Action item: Report all lines of the records that contain "engine".

Extracted entries:
━━━━━━

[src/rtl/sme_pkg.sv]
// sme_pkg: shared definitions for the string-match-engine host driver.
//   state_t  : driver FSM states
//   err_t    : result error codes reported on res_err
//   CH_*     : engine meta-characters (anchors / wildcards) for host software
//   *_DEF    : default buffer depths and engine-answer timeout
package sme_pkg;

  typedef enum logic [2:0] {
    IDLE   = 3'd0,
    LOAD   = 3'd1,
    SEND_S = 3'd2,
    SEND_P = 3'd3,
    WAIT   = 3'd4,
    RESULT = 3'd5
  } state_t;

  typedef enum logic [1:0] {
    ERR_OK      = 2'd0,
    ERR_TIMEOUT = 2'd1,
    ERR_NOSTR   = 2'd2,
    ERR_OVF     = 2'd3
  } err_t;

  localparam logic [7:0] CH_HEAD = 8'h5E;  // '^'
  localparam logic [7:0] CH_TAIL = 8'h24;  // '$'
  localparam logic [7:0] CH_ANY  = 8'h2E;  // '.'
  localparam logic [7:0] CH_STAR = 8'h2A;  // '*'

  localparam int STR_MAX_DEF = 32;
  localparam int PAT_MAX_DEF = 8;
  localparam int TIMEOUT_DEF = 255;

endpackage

━━━━━━

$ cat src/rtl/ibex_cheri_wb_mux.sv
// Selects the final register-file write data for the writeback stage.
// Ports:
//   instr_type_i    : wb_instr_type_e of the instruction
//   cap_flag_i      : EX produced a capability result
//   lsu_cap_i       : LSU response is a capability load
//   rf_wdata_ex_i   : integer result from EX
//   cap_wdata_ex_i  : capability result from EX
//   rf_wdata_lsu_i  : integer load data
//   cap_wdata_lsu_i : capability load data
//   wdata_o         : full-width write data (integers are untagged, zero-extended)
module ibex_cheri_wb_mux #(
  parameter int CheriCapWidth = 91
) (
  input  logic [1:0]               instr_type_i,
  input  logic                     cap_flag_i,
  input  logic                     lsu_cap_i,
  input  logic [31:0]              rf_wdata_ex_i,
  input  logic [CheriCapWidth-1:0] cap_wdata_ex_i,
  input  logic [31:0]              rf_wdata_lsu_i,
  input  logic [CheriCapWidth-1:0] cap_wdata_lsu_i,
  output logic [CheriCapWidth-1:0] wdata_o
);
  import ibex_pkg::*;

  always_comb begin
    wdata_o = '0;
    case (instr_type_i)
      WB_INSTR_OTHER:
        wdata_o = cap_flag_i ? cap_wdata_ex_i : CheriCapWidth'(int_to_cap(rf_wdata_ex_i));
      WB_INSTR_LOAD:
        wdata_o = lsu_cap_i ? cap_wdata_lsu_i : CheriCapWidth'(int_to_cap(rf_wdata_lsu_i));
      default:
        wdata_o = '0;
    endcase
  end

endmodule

━━━━━━

Answer box:
// sme_pkg: shared definitions for the string-match-engine host driver.
//   CH_*     : engine meta-characters (anchors / wildcards) for host software
//   *_DEF    : default buffer depths and engine-answer timeout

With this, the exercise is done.